» ACTIVITY: Filter this material down to the lines that contain the string "unflattened", and return those lines.

» DATA TO USE:
########
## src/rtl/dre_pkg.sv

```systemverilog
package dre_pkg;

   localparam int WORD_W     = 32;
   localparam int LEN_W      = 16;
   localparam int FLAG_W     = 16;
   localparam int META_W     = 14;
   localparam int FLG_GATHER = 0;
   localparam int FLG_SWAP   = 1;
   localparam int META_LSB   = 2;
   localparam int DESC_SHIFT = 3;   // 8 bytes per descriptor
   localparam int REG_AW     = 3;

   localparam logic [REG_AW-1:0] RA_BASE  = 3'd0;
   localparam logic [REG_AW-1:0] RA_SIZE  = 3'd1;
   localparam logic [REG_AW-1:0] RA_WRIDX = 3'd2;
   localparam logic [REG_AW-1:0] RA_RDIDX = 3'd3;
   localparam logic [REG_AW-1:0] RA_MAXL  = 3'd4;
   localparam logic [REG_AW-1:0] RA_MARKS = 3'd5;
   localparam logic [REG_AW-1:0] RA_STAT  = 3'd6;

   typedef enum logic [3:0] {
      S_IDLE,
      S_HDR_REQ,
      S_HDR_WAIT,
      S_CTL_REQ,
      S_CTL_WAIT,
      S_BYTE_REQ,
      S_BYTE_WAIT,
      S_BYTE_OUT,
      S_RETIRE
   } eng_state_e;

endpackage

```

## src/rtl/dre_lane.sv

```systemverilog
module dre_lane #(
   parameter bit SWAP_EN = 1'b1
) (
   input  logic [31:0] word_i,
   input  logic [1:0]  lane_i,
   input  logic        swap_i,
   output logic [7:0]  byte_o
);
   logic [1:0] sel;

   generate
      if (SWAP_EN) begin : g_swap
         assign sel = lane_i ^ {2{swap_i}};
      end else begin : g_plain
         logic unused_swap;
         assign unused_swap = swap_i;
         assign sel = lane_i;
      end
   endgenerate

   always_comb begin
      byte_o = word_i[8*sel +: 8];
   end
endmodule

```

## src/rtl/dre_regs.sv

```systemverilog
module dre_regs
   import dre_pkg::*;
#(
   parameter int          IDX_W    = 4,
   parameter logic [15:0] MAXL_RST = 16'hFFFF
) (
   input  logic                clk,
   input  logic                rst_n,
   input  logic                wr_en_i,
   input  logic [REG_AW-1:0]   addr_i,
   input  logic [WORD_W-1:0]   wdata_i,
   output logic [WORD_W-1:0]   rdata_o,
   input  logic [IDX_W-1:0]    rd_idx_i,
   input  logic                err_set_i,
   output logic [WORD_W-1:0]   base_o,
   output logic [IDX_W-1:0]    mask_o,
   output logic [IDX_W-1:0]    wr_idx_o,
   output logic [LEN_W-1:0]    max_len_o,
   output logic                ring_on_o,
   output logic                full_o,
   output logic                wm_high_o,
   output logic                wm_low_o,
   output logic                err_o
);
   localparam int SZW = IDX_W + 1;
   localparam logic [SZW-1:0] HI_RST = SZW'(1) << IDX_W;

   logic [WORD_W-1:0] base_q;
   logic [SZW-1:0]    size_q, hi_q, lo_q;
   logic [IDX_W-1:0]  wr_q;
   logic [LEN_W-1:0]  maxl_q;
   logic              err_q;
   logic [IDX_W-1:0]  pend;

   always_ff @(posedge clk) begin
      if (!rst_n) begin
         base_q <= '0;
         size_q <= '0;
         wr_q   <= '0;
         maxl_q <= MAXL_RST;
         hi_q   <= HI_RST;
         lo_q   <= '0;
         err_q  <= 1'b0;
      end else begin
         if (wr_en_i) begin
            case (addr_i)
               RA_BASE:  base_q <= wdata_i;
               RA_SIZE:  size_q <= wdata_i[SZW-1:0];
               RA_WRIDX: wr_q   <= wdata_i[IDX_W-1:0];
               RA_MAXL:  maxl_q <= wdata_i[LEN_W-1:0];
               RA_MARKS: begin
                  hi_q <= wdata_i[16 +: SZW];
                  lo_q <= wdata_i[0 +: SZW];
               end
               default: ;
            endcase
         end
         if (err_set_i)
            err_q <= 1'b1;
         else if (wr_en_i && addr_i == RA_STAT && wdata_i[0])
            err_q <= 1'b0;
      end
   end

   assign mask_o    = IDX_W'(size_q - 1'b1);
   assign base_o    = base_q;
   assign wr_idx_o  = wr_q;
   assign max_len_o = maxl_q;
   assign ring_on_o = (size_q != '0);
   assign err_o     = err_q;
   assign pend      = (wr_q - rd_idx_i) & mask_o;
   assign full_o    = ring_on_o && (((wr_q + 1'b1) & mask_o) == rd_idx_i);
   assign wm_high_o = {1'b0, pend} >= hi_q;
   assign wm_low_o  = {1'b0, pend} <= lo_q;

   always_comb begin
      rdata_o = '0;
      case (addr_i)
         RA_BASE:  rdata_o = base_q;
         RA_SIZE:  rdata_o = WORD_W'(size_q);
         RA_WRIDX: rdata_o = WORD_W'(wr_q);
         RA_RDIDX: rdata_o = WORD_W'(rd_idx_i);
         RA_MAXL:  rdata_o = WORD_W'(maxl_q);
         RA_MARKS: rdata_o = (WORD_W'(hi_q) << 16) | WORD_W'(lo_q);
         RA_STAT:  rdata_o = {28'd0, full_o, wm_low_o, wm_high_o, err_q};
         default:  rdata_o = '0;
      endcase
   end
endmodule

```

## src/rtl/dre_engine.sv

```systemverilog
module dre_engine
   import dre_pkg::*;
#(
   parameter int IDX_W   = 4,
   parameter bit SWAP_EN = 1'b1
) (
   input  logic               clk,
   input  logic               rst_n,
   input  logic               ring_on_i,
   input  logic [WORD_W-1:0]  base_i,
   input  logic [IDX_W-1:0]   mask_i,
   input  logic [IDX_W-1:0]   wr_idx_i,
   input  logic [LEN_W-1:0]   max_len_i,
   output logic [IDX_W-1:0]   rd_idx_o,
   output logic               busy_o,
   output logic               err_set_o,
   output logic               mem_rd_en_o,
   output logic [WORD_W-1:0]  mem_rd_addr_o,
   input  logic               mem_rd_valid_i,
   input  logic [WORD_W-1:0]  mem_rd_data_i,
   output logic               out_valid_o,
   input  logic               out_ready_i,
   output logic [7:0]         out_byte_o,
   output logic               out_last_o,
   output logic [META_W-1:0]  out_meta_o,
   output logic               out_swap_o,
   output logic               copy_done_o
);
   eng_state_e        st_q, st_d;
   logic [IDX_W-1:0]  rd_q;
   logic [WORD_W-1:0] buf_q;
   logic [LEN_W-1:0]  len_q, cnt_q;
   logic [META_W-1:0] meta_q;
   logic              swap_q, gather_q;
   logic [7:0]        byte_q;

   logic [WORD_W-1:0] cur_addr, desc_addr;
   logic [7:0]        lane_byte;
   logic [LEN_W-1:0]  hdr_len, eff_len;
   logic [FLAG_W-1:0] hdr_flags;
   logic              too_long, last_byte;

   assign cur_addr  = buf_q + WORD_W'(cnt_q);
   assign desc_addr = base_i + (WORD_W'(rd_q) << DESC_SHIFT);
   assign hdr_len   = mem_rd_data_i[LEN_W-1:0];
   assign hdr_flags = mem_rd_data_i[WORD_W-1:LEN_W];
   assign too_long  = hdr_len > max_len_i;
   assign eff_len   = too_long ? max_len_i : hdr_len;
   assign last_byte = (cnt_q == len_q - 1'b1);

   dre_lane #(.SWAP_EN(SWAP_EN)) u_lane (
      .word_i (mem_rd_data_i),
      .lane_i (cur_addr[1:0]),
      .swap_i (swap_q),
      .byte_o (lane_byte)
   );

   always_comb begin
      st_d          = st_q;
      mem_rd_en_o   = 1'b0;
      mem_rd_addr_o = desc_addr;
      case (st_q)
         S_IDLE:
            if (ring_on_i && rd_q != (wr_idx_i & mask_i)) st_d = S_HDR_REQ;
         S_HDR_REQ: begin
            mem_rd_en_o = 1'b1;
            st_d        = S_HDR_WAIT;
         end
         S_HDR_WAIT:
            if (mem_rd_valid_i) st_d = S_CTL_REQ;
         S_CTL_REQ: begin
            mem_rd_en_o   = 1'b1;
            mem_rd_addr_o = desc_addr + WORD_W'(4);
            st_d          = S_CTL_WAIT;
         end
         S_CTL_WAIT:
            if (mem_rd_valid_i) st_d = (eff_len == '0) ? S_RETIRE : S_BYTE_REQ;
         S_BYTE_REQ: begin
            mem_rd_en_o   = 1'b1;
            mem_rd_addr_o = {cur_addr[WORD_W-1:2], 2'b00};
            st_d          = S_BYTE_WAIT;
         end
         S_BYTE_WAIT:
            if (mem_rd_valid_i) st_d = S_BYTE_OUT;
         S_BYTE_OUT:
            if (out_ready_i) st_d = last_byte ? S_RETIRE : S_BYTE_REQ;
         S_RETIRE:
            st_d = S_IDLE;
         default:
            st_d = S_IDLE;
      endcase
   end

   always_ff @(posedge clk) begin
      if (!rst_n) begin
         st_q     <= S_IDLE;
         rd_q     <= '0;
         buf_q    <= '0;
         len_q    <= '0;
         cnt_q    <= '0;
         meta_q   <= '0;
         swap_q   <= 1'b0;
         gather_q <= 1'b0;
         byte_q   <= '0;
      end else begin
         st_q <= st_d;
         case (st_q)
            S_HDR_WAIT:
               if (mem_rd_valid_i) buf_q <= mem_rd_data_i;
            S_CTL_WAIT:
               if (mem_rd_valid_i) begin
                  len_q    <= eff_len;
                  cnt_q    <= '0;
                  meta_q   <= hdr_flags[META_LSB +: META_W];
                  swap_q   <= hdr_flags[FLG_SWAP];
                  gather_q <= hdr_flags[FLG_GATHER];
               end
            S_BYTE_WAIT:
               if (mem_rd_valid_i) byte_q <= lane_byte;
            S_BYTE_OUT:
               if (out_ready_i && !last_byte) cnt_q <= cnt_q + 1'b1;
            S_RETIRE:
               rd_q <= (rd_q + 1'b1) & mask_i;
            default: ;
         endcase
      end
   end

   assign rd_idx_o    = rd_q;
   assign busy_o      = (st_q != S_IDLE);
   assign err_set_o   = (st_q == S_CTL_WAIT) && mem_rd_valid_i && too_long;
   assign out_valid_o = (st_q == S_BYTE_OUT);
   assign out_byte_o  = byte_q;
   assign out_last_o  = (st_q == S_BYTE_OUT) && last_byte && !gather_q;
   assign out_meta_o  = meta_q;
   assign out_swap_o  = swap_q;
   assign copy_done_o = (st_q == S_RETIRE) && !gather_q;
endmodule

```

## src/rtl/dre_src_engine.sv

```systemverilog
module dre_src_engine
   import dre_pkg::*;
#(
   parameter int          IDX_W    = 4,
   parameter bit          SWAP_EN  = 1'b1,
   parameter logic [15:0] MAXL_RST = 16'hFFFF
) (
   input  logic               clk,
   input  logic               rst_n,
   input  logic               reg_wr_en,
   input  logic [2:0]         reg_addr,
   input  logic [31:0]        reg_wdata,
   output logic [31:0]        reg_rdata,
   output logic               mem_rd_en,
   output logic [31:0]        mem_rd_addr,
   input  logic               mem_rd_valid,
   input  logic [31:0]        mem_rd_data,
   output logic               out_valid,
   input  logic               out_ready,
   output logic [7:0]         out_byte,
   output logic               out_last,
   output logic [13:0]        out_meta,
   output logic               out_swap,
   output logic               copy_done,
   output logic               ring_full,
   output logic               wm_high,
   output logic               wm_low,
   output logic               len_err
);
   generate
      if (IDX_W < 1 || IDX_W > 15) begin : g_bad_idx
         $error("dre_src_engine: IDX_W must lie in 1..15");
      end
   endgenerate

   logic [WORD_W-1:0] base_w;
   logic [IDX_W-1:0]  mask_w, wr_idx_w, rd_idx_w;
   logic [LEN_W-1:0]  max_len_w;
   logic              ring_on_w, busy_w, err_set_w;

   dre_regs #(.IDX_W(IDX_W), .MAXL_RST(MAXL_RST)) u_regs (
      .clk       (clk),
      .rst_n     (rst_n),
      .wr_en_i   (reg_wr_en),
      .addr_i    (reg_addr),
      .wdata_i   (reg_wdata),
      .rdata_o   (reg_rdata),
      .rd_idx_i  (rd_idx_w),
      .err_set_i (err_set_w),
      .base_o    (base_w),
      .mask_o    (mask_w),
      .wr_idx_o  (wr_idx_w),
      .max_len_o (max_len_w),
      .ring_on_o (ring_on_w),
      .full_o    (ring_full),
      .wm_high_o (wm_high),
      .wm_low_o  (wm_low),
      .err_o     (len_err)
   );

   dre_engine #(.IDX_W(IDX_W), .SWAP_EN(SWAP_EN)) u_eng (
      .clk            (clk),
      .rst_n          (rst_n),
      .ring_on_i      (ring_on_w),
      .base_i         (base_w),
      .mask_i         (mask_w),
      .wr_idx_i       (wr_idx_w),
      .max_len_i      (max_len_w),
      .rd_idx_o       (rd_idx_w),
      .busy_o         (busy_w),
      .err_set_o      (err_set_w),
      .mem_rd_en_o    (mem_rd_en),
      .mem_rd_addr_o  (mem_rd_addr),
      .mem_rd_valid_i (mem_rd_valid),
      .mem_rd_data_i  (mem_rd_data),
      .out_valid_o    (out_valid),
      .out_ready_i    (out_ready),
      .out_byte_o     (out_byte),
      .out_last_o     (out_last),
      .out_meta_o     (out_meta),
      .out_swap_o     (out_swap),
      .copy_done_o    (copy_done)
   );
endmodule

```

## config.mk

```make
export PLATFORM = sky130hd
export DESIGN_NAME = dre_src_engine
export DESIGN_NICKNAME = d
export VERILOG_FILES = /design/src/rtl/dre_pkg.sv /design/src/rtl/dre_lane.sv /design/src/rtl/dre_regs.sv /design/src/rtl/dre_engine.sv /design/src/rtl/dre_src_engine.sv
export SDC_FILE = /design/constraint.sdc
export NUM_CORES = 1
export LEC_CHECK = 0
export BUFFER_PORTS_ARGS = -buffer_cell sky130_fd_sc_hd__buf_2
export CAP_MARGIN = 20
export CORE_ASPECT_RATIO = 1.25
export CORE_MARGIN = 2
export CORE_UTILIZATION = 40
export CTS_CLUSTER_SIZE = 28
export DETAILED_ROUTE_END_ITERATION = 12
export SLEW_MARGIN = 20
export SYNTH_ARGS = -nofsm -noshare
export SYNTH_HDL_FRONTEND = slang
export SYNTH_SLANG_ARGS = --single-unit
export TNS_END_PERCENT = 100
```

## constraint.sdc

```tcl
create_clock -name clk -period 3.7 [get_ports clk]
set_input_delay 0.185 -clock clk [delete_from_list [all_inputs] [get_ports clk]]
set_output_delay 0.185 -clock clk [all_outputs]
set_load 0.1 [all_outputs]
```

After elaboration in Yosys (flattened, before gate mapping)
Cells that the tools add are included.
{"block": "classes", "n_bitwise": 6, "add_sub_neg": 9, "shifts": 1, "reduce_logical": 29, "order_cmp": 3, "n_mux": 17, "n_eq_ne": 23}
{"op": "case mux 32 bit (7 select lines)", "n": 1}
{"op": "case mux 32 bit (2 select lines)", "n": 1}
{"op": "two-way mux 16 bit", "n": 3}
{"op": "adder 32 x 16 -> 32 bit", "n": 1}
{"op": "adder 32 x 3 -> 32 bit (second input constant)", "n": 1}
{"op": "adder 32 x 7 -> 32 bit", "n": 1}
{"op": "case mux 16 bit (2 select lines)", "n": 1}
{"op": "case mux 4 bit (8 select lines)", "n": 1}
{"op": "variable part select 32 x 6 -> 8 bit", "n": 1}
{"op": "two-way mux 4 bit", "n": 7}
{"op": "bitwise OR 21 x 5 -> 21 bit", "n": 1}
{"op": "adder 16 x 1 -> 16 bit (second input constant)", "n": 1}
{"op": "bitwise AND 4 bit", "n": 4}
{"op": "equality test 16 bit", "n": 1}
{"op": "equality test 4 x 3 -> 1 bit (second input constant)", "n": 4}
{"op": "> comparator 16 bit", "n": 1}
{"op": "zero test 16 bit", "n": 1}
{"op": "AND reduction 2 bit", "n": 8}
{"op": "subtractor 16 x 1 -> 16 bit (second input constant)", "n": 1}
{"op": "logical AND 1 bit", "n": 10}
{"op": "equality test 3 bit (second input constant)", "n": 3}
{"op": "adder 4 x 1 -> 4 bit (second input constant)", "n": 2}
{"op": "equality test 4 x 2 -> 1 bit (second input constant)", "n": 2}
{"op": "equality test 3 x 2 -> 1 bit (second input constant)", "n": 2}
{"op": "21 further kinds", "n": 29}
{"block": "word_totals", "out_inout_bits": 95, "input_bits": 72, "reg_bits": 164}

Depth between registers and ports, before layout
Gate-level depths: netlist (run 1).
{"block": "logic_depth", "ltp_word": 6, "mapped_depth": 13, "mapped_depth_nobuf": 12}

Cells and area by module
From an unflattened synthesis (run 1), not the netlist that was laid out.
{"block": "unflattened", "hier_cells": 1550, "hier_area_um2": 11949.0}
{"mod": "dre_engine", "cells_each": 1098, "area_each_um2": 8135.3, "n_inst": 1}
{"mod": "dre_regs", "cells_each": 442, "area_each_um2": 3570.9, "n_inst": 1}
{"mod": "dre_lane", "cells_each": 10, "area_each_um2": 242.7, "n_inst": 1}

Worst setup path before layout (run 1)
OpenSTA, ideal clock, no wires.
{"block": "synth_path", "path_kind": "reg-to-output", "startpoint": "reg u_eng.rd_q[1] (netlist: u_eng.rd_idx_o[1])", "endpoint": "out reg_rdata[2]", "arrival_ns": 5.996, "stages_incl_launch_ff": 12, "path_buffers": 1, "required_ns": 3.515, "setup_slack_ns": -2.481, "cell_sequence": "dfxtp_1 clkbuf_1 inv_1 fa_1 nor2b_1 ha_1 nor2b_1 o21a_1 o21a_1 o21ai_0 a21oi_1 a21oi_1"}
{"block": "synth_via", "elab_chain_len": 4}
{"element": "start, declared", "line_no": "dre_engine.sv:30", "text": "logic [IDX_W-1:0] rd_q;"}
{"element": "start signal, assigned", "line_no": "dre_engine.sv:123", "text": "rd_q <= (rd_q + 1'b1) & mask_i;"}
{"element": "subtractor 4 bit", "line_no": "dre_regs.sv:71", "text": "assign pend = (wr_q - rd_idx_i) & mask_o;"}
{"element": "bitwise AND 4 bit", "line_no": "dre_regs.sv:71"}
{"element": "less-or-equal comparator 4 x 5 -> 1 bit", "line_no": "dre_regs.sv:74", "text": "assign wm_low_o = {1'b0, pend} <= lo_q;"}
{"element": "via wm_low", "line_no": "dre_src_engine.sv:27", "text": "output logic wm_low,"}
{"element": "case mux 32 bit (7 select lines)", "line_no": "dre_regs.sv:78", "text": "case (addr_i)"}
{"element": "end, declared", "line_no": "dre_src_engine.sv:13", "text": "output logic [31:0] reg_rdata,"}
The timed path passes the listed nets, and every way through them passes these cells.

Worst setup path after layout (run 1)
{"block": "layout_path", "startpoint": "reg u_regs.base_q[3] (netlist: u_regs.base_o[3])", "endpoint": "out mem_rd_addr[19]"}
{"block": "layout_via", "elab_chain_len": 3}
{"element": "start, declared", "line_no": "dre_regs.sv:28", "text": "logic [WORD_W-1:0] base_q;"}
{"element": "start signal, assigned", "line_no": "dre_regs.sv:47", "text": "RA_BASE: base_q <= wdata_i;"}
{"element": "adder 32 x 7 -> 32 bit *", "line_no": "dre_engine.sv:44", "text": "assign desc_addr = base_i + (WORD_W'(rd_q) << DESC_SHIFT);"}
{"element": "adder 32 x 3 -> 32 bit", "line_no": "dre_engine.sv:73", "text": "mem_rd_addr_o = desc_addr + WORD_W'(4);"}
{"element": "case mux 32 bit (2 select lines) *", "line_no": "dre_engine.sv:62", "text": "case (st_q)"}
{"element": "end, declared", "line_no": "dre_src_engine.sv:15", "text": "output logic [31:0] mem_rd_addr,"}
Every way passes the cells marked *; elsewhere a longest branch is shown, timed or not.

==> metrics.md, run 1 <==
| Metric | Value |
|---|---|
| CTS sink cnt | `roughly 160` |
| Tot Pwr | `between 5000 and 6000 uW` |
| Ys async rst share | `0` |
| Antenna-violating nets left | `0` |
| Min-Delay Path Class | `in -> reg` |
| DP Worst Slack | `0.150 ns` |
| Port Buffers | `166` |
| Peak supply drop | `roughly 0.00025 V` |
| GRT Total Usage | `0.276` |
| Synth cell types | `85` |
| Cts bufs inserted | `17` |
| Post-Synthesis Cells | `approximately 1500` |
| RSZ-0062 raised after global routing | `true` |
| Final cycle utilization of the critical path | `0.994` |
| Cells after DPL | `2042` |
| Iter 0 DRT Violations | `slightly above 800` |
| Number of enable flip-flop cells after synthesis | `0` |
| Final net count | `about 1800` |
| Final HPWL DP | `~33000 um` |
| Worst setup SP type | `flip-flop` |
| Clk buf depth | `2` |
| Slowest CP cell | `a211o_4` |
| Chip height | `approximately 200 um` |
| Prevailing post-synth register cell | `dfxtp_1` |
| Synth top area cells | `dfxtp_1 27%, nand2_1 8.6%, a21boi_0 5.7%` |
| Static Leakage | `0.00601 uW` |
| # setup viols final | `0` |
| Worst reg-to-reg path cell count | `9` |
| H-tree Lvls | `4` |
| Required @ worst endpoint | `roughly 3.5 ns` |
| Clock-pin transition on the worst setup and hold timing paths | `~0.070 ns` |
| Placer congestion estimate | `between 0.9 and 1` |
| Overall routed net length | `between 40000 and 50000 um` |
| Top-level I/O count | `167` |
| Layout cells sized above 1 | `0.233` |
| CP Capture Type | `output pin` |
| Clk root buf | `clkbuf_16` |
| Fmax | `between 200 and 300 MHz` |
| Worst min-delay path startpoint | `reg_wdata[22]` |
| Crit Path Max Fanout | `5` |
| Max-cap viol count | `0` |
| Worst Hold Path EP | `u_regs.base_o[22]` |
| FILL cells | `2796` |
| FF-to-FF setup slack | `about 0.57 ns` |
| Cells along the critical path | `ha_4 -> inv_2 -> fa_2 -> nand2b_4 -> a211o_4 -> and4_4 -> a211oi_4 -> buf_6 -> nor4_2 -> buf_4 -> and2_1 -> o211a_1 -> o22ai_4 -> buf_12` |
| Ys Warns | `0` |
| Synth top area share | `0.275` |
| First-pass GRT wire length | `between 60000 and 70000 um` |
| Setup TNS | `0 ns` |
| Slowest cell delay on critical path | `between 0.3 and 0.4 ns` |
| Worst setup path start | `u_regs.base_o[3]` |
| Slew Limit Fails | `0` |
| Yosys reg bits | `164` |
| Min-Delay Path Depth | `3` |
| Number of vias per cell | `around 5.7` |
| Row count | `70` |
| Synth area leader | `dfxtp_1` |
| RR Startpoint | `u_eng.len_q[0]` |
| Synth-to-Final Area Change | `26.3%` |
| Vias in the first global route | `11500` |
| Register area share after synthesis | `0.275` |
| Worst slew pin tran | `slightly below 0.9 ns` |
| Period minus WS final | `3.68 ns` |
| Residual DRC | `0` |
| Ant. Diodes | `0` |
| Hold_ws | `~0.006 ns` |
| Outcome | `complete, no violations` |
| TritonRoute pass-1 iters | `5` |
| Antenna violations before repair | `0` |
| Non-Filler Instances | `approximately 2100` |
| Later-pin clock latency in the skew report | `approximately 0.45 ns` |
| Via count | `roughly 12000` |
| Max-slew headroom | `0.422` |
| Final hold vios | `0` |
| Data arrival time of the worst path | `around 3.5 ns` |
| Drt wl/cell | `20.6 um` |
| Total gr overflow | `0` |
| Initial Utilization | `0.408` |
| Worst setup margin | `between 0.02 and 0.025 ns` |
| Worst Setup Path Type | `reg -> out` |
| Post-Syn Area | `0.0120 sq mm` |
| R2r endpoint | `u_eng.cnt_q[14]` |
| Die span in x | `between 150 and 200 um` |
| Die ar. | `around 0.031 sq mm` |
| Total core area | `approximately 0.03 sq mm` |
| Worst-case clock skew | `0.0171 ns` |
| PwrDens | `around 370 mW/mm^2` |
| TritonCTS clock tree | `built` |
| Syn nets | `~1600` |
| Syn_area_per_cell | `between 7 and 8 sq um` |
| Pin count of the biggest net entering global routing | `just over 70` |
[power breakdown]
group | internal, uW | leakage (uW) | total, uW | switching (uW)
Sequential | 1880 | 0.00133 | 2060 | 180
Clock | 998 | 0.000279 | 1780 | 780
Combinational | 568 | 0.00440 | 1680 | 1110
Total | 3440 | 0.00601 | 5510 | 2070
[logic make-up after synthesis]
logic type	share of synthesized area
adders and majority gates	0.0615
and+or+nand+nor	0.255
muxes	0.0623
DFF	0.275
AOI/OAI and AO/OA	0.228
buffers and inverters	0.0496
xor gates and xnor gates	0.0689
########
» FINISHED EXERCISE:
From an unflattened synthesis (run 1), not the netlist that was laid out.
{"block": "unflattened", "hier_cells": 1550, "hier_area_um2": 11949.0}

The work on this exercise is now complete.